EXERCISE OBJECTIVE: Find the string "Initial" in the material. Copy every line that has it.

INPUT MATERIAL:
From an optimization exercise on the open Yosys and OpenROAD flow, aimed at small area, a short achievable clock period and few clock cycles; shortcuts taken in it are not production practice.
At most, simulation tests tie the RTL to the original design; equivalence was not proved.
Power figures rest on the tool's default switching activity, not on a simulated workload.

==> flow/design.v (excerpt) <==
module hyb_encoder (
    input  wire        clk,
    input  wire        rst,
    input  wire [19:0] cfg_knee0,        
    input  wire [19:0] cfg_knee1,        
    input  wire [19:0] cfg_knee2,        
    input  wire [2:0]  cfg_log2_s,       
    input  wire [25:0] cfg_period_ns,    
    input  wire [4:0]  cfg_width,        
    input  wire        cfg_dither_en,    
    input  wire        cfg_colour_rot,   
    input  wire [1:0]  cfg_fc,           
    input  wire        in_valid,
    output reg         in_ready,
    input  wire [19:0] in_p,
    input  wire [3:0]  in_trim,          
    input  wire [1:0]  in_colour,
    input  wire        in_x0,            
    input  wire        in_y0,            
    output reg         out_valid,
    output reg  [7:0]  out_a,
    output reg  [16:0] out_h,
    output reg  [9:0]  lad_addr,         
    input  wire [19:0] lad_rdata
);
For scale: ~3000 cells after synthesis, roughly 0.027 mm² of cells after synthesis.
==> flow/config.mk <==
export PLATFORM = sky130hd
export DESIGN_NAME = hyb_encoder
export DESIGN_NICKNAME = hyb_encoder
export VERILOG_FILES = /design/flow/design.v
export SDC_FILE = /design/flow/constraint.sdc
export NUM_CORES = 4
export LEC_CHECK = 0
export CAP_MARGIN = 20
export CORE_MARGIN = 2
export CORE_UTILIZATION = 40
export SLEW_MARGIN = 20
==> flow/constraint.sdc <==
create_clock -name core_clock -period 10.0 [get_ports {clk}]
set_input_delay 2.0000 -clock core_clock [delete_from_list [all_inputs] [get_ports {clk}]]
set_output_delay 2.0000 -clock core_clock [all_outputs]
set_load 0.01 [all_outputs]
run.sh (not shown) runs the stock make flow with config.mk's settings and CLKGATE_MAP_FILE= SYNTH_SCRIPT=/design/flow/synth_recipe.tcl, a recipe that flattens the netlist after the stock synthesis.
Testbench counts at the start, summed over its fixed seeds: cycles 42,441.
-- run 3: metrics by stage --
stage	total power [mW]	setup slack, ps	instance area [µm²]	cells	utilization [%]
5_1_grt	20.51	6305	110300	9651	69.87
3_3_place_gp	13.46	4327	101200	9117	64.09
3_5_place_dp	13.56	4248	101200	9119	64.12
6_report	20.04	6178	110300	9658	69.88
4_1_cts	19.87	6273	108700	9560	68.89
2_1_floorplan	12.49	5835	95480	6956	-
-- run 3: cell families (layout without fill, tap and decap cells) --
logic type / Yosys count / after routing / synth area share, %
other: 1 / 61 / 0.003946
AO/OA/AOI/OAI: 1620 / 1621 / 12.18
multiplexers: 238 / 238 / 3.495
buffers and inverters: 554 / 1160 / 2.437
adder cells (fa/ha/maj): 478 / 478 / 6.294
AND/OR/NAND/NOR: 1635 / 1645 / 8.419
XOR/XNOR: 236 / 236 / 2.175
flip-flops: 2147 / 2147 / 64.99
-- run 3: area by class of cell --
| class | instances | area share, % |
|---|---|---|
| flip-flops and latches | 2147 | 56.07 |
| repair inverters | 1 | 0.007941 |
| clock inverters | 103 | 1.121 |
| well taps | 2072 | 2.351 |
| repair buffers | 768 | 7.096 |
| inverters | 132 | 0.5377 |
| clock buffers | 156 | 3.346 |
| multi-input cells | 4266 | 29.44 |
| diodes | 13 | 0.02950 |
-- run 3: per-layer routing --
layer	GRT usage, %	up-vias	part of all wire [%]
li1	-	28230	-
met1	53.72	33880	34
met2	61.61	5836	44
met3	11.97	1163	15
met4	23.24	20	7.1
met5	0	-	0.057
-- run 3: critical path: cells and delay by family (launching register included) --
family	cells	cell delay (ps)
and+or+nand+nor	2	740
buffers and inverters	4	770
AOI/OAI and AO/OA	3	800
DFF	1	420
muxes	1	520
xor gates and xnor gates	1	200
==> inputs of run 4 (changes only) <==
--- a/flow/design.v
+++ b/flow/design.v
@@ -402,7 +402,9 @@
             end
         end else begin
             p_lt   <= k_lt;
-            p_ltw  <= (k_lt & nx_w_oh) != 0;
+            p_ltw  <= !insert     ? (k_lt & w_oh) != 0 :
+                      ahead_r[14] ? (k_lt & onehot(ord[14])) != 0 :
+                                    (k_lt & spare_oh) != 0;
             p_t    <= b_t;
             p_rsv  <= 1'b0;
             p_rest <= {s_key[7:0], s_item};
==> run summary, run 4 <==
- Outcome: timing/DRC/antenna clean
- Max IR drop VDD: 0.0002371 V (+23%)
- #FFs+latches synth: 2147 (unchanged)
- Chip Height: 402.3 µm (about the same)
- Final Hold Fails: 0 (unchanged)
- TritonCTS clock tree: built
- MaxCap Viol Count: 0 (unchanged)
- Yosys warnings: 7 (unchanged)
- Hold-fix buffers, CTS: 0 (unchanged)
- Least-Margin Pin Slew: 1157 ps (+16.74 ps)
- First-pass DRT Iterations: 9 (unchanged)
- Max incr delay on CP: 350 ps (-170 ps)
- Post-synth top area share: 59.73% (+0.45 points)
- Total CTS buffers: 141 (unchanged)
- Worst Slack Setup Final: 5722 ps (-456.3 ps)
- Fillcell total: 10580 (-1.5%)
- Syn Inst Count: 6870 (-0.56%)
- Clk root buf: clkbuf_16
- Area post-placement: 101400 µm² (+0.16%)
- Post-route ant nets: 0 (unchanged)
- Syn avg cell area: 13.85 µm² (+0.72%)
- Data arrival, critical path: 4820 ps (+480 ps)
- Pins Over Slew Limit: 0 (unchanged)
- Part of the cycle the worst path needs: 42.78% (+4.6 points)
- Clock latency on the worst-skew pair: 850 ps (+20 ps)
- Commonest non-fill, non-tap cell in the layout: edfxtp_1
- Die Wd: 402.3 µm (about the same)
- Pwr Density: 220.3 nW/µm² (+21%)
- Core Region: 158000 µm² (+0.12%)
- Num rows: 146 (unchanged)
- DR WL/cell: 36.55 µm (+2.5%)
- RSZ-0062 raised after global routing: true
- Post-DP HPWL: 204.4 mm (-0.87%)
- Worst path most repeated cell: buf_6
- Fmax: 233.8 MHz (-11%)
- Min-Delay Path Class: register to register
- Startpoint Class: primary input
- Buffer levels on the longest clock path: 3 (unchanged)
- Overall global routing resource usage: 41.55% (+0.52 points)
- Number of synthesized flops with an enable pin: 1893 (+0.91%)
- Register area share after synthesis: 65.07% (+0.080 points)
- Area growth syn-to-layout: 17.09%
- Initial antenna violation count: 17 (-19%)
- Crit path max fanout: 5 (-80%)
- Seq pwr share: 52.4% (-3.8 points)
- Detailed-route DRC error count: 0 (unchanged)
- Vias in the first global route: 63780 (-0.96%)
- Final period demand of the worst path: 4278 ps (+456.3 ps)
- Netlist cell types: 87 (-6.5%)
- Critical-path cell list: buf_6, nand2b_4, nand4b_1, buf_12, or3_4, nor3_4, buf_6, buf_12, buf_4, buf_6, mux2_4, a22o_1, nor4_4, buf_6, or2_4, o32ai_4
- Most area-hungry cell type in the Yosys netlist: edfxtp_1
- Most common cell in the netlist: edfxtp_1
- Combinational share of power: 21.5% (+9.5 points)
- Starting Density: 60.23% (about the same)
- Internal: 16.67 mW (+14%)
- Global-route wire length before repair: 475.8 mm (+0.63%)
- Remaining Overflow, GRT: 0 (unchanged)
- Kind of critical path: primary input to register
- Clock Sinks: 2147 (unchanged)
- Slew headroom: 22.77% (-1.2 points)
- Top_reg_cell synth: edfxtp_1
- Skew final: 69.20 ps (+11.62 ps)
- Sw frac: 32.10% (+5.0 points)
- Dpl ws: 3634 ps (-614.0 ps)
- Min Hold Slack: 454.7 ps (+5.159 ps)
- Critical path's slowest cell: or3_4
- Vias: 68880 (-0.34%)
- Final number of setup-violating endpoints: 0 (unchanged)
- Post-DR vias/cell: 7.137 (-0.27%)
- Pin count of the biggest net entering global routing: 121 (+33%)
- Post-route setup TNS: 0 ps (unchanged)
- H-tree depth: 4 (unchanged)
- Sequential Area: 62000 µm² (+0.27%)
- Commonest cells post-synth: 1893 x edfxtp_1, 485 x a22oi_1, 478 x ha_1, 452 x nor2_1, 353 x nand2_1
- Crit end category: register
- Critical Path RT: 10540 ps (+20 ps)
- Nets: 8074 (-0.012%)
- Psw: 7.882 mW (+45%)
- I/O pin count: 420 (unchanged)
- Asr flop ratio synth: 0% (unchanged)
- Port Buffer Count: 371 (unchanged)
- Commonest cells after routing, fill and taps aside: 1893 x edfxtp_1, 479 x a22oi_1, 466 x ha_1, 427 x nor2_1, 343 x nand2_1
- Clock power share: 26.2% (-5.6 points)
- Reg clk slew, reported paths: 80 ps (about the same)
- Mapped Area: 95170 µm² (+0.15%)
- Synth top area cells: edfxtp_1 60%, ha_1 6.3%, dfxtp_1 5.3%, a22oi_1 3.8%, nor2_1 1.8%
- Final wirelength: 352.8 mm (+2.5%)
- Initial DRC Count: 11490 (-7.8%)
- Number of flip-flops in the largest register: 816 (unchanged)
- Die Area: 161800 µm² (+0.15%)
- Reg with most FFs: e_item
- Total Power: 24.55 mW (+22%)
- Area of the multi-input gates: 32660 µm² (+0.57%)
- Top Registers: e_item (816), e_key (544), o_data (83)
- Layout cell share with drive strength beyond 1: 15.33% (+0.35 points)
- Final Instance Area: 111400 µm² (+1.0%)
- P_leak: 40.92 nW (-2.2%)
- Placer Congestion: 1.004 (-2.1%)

OUTPUT FOR THIS TASK:
- Initial antenna violation count: 17 (-19%)
- Initial DRC Count: 11490 (-7.8%)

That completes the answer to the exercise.